--- AVAILABLE RECORDS ---

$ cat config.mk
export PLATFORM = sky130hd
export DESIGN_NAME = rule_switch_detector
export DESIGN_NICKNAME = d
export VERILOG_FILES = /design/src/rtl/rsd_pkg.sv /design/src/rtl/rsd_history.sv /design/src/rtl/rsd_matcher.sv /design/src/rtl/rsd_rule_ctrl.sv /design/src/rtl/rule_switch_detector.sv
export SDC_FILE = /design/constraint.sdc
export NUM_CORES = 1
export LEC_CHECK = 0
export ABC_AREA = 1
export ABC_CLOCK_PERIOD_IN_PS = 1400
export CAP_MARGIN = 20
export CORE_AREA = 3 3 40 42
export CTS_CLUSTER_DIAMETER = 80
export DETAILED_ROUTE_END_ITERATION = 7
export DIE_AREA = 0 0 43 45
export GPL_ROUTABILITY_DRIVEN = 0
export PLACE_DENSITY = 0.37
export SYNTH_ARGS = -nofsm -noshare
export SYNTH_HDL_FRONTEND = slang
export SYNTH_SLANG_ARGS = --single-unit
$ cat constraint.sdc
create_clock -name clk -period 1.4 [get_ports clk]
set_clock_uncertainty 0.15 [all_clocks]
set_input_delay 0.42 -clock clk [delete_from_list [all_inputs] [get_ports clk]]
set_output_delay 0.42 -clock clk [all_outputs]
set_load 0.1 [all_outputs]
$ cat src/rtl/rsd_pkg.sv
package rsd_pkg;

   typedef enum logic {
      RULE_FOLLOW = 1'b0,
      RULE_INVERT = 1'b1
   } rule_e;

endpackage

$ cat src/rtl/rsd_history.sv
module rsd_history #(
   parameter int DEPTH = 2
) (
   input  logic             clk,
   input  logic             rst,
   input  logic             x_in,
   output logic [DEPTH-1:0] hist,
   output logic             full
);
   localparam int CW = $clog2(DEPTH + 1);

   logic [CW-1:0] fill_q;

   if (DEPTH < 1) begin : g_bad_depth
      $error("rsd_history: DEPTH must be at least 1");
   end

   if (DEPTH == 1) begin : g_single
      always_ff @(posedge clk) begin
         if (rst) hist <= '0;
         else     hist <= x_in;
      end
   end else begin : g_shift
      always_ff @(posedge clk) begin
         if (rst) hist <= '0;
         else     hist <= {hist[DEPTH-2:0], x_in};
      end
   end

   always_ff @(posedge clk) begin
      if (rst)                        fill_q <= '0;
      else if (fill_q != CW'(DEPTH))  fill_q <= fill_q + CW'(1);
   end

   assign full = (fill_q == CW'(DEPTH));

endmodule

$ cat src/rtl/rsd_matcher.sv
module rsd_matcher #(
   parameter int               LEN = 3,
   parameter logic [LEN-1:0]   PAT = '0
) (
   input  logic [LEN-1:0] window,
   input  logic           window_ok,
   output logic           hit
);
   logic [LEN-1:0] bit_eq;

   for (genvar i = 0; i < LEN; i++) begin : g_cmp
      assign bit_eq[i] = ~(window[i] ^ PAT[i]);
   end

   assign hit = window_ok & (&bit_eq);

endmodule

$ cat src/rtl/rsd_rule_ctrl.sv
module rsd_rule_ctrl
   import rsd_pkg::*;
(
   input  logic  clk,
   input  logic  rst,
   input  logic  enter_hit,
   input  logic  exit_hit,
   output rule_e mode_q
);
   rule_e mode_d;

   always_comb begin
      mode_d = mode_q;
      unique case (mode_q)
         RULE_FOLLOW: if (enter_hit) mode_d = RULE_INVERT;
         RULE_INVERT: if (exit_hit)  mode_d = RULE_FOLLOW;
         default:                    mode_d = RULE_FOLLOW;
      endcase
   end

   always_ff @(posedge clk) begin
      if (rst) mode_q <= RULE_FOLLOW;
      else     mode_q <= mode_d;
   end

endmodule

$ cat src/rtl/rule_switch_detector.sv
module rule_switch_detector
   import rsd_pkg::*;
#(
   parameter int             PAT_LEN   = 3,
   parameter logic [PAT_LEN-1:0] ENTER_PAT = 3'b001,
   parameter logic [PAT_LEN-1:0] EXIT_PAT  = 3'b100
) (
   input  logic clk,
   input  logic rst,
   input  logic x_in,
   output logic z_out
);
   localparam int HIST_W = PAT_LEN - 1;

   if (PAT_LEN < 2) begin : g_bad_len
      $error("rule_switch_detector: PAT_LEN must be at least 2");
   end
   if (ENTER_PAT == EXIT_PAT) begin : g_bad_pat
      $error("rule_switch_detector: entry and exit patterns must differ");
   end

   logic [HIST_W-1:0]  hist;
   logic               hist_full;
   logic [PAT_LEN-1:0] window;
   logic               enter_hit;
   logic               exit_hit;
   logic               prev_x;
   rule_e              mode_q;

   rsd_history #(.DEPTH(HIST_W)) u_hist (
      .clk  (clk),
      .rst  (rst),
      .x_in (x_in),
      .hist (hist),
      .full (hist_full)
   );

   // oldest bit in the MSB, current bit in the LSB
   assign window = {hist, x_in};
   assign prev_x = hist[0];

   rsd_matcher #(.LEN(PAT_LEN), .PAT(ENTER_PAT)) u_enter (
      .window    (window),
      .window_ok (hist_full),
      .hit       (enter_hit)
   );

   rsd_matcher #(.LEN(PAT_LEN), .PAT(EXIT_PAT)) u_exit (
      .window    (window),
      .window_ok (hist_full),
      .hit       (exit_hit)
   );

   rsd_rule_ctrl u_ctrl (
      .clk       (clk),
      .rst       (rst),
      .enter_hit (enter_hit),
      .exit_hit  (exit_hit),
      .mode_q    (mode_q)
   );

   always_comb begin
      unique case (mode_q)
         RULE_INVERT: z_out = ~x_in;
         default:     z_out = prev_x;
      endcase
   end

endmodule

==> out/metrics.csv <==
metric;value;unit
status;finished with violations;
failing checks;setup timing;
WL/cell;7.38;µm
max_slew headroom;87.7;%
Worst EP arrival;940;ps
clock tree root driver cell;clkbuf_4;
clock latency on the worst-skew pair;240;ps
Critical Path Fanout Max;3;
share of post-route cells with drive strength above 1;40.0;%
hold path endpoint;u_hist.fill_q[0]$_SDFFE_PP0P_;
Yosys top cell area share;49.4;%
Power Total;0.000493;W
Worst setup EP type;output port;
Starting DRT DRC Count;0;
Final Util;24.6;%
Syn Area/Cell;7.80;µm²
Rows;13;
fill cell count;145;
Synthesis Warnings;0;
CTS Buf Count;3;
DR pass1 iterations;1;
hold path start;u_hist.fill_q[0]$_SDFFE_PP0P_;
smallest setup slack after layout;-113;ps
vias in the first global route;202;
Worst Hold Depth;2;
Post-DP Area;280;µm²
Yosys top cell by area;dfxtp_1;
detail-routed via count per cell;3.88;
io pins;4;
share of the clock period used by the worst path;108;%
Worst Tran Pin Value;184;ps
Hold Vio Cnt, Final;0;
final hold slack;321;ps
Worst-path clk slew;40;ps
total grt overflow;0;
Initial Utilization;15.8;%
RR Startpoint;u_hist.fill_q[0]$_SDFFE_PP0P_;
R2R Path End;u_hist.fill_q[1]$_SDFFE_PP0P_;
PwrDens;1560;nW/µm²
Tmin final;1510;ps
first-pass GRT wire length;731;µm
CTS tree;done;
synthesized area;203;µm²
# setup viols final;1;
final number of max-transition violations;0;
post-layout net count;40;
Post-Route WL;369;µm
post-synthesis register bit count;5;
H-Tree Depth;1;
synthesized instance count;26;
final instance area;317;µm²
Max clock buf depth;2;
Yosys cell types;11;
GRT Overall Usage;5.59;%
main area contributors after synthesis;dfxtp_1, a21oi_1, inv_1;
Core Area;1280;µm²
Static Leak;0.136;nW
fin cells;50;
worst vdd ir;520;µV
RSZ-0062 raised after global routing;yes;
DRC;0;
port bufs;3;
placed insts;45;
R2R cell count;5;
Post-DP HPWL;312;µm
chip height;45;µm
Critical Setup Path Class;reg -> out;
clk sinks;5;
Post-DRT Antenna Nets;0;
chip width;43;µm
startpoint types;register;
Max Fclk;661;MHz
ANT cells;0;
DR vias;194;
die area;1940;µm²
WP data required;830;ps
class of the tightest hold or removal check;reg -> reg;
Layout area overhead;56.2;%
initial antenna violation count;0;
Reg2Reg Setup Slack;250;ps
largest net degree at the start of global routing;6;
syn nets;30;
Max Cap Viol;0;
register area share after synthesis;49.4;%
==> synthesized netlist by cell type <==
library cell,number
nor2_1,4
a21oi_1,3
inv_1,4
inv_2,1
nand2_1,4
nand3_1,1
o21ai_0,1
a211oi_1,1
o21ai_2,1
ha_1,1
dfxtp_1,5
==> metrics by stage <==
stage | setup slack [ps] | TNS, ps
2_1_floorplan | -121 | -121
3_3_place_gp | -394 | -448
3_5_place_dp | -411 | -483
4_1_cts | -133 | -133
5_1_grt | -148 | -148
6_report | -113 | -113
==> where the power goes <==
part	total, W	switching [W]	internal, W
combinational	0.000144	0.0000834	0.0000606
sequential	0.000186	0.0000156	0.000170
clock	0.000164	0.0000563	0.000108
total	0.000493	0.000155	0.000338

---
--- AVAILABLE RECORDS ---

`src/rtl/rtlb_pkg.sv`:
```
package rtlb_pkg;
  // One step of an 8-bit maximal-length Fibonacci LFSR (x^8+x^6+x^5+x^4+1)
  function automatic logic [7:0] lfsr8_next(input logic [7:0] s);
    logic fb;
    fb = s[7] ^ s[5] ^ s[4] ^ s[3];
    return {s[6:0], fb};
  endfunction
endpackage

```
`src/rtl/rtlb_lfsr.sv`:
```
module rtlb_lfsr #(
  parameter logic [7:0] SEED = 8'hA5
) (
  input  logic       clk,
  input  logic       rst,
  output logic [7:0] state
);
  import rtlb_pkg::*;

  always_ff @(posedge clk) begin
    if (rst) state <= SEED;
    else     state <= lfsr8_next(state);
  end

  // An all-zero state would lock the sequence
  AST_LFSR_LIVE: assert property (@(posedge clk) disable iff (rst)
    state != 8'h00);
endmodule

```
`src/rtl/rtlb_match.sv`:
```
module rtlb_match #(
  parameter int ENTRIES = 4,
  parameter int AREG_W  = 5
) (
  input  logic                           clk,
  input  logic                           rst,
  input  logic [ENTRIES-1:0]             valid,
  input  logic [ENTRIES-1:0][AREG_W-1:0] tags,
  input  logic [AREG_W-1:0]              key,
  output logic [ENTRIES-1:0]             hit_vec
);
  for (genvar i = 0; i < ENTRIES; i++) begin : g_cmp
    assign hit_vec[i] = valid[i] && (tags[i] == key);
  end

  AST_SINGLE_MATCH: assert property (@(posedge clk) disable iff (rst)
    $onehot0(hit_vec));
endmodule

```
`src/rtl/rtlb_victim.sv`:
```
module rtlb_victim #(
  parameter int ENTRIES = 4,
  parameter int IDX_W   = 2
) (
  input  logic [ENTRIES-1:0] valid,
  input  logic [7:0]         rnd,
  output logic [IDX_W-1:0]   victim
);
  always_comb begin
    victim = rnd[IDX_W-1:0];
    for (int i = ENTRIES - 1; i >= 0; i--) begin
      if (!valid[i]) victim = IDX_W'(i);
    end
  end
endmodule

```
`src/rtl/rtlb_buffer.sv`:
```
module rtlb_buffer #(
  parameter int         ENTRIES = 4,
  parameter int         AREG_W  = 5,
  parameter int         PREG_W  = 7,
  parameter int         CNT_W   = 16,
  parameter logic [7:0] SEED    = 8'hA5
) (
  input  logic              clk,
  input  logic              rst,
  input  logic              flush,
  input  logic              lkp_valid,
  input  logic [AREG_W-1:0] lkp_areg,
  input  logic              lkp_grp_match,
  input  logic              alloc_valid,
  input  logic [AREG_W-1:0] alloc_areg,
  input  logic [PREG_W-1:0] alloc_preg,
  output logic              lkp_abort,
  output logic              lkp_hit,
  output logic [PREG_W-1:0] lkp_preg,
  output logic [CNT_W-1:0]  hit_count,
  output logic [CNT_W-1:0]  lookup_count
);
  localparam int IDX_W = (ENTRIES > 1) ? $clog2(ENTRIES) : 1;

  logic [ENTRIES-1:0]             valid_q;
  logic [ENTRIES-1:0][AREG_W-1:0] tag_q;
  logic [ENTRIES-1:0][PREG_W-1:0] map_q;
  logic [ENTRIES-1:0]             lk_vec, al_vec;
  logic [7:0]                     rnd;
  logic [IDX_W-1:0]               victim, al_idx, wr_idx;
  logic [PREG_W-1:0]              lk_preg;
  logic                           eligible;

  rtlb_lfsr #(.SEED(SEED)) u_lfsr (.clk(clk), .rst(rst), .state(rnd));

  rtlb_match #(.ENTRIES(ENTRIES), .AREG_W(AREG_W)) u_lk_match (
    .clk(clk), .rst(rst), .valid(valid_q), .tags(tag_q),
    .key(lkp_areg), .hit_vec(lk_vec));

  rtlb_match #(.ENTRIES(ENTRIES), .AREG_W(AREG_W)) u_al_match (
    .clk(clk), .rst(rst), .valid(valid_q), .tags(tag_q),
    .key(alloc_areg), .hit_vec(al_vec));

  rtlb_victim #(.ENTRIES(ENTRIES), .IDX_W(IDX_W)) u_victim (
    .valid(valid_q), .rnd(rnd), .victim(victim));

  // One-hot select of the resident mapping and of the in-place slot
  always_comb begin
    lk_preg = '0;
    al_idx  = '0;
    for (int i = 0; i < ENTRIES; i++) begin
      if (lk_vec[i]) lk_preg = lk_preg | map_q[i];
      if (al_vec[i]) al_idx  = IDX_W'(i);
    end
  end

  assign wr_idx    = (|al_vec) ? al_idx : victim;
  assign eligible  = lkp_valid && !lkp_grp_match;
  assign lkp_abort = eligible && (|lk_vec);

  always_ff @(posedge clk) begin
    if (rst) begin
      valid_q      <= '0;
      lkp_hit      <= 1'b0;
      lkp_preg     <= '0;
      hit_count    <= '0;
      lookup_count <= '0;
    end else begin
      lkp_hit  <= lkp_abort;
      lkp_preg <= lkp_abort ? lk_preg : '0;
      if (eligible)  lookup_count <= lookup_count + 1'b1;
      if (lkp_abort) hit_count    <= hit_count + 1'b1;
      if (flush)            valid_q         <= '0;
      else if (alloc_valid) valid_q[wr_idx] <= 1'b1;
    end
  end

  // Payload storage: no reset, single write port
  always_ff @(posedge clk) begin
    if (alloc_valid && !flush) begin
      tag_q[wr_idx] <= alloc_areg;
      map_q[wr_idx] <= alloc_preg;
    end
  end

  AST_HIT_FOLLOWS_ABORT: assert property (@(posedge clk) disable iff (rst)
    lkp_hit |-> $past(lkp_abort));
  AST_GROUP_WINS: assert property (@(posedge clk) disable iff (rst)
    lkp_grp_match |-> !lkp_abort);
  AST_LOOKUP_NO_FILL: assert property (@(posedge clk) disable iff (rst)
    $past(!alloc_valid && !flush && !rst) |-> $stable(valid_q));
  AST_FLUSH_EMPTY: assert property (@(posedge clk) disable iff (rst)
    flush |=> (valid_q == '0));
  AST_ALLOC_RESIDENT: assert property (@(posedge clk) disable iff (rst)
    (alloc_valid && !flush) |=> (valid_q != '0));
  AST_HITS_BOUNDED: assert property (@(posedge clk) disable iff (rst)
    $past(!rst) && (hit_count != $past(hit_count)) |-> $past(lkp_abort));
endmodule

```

---

» WORK ORDER
Go through the records and report each line that contains "eligible".

» ANSWER SPACE
  logic                           eligible;
  assign eligible  = lkp_valid && !lkp_grp_match;
  assign lkp_abort = eligible && (|lk_vec);
      if (eligible)  lookup_count <= lookup_count + 1'b1;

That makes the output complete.